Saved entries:

• • • • •

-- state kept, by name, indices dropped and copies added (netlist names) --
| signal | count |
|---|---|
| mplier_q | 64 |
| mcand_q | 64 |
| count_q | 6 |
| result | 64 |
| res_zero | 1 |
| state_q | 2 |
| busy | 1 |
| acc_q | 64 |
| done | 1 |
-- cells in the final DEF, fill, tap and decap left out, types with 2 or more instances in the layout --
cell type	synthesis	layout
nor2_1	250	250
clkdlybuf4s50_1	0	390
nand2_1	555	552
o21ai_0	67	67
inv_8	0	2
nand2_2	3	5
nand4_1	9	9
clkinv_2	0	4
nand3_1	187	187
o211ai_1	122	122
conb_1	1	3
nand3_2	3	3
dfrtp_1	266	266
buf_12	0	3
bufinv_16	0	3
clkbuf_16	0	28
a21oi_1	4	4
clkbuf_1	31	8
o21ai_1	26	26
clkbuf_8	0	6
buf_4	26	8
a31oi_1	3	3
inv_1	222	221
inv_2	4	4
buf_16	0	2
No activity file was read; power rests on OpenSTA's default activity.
==> src/rtl/eeprom_serial_ctrl.sv <==
// Whole-transaction serial engine for the EEPROM/RTC pins: CE setup, command
// shift-out, optional read shift-in, CE hold and CE-low recovery.
module eeprom_serial_ctrl
    import cv1k_pkg::*;
#(
    parameter int CLK_DIV  = 4,
    parameter int CE_SETUP = 2,
    parameter int CE_HOLD  = 2,
    parameter int MAX_BITS = MAX_BITS_DEF
) (
    input  logic                clock,
    input  logic                reset,
    input  logic                start,
    input  logic [MAX_BITS-1:0] cmd_data,
    input  logic [LEN_W-1:0]    cmd_len,
    input  logic [LEN_W-1:0]    rd_len,
    output logic                busy,
    output logic                done,
    output logic [MAX_BITS-1:0] rd_data,
    output logic                eeprom_ce,
    output logic                eeprom_clock,
    output logic                eeprom_di,
    input  logic                eeprom_do
);

    localparam int WAIT_MAX = (CE_SETUP > CE_HOLD) ? CE_SETUP : CE_HOLD;
    localparam int WAIT_W   = $clog2(WAIT_MAX + 1);

    state_t              state, state_d;
    logic [WAIT_W-1:0]   wait_cnt, wait_d;
    logic [LEN_W-1:0]    bit_cnt, bit_d;
    logic [LEN_W-1:0]    cmd_len_q, cmd_len_d;
    logic [LEN_W-1:0]    rd_len_q, rd_len_d;
    logic [MAX_BITS-1:0] tx_shift, tx_d;
    logic [MAX_BITS-1:0] rd_d;
    logic                busy_d, done_d, ce_d, di_d;

    logic phase_high, end_of_low, end_of_high;
    logic serial_run;

    assign serial_run = (state == TX) || (state == RX);

    serial_phase_gen #(
        .CLK_DIV (CLK_DIV)
    ) u_phase (
        .clock       (clock),
        .reset       (reset),
        .run         (serial_run),
        .phase_high  (phase_high),
        .end_of_low  (end_of_low),
        .end_of_high (end_of_high)
    );

    // The divider's phase flop is itself the serial clock register.
    assign eeprom_clock = phase_high;

    // NOTE: every signal written here gets a default first, so no path
    // through the case statement can leave a latch behind.
    always_comb begin
        state_d   = state;
        wait_d    = wait_cnt;
        bit_d     = bit_cnt;
        cmd_len_d = cmd_len_q;
        rd_len_d  = rd_len_q;
        tx_d      = tx_shift;
        rd_d      = rd_data;
        busy_d    = busy;
        done_d    = 1'b0;
        ce_d      = eeprom_ce;
        di_d      = 1'b0;

        case (state)
            IDLE: begin
                busy_d = 1'b0;
                ce_d   = 1'b0;
                if (start) begin
                    cmd_len_d = clamp_len(cmd_len, MAX_BITS);
                    rd_len_d  = clamp_len(rd_len, MAX_BITS);
                    // Left-align the command so its first bit sits at the MSB.
                    tx_d      = cmd_data << (MAX_BITS - int'(cmd_len_d));
                    rd_d      = '0;
                    wait_d    = '0;
                    busy_d    = 1'b1;
                    ce_d      = 1'b1;
                    state_d   = SETUP;
                end
            end

            SETUP: begin
                if (wait_cnt == WAIT_W'(CE_SETUP - 1)) begin
                    wait_d = '0;
                    if (cmd_len_q != '0) begin
                        state_d = TX;
                        bit_d   = cmd_len_q;
                        di_d    = tx_shift[MAX_BITS-1];
                    end else if (rd_len_q != '0) begin
                        state_d = RX;
                        bit_d   = rd_len_q;
                    end else begin
                        state_d = HOLD;
                    end
                end else begin
                    wait_d = wait_cnt + 1'b1;
                end
            end

            TX: begin
                di_d = tx_shift[MAX_BITS-1];
                if (end_of_high) begin
                    if (bit_cnt == LEN_W'(1)) begin
                        di_d    = 1'b0;
                        bit_d   = rd_len_q;
                        state_d = (rd_len_q != '0) ? RX : HOLD;
                    end else begin
                        bit_d = bit_cnt - 1'b1;
                        tx_d  = tx_shift << 1;
                        di_d  = tx_d[MAX_BITS-1];
                    end
                end
            end

            RX: begin
                if (end_of_high) begin
                    rd_d = {rd_data[MAX_BITS-2:0], eeprom_do};
                    if (bit_cnt == LEN_W'(1)) begin
                        bit_d   = '0;
                        state_d = HOLD;
                    end else begin
                        bit_d = bit_cnt - 1'b1;
                    end
                end
            end

            HOLD: begin
                if (wait_cnt == WAIT_W'(CE_HOLD - 1)) begin
                    wait_d  = '0;
                    ce_d    = 1'b0;
                    state_d = RECOVER;
                end else begin
                    wait_d = wait_cnt + 1'b1;
                end
            end

            RECOVER: begin
                if (wait_cnt == WAIT_W'(CE_SETUP - 1)) begin
                    wait_d  = '0;
                    busy_d  = 1'b0;
                    done_d  = 1'b1;
                    state_d = IDLE;
                end else begin
                    wait_d = wait_cnt + 1'b1;
                end
            end

            default: begin
                busy_d  = 1'b0;
                ce_d    = 1'b0;
                state_d = IDLE;
            end
        endcase
    end

    // Reset aborts outright: CE drops on the next edge with no hold or recovery.
    always_ff @(posedge clock) begin
        if (reset) begin
            state     <= IDLE;
            wait_cnt  <= '0;
            bit_cnt   <= '0;
            cmd_len_q <= '0;
            rd_len_q  <= '0;
            tx_shift  <= '0;
            rd_data   <= '0;
            busy      <= 1'b0;
            done      <= 1'b0;
            eeprom_ce <= 1'b0;
            eeprom_di <= 1'b0;
        end else begin
            state     <= state_d;
            wait_cnt  <= wait_d;
            bit_cnt   <= bit_d;
            cmd_len_q <= cmd_len_d;
            rd_len_q  <= rd_len_d;
            tx_shift  <= tx_d;
            rd_data   <= rd_d;
            busy      <= busy_d;
            done      <= done_d;
            eeprom_ce <= ce_d;
            eeprom_di <= di_d;
        end
    end

    // Silences the unused-signal path: end_of_low is part of the divider's
    // interface but this engine only needs the sample strobe.
    logic unused_eol;
    assign unused_eol = end_of_low;

endmodule

==> config.mk <==
export PLATFORM = sky130hd
export DESIGN_NAME = eeprom_serial_ctrl
export DESIGN_NICKNAME = d
export VERILOG_FILES = /design/src/rtl/cv1k_pkg.sv /design/src/rtl/serial_phase_gen.sv /design/src/rtl/eeprom_serial_ctrl.sv
export SDC_FILE = /design/constraint.sdc
export NUM_CORES = 1
export LEC_CHECK = 0
export BUFFER_PORTS_ARGS = -buffer_cell sky130_fd_sc_hd__buf_2
export CAP_MARGIN = 10
export CELL_PAD_IN_SITES_DETAIL_PLACEMENT = 1
export CELL_PAD_IN_SITES_GLOBAL_PLACEMENT = 1
export CORE_MARGIN = 2
export CORE_UTILIZATION = 32
export DETAILED_ROUTE_END_ITERATION = 6
export MAX_ROUTING_LAYER = met4
export PLACE_DENSITY = 0.73
export SLEW_MARGIN = 40
export SYNTH_ARGS = -nofsm -noshare
export SYNTH_HDL_FRONTEND = slang
export SYNTH_SLANG_ARGS = --single-unit
export TNS_END_PERCENT = 100
==> constraint.sdc <==
create_clock -name clock -period 8.83 [get_ports clock]
set_clock_uncertainty 0.15 [all_clocks]
set_input_delay 1.766 -clock clock [delete_from_list [all_inputs] [get_ports clock]]
set_output_delay 1.766 -clock clock [all_outputs]
set_load 0.01 [all_outputs]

• • • • •

INSTRUCTIONS TO FOLLOW: Look through the entries, and return every line that the word "layout" appears in.

TASK SOLUTION:
-- cells in the final DEF, fill, tap and decap left out, types with 2 or more instances in the layout --
cell type	synthesis	layout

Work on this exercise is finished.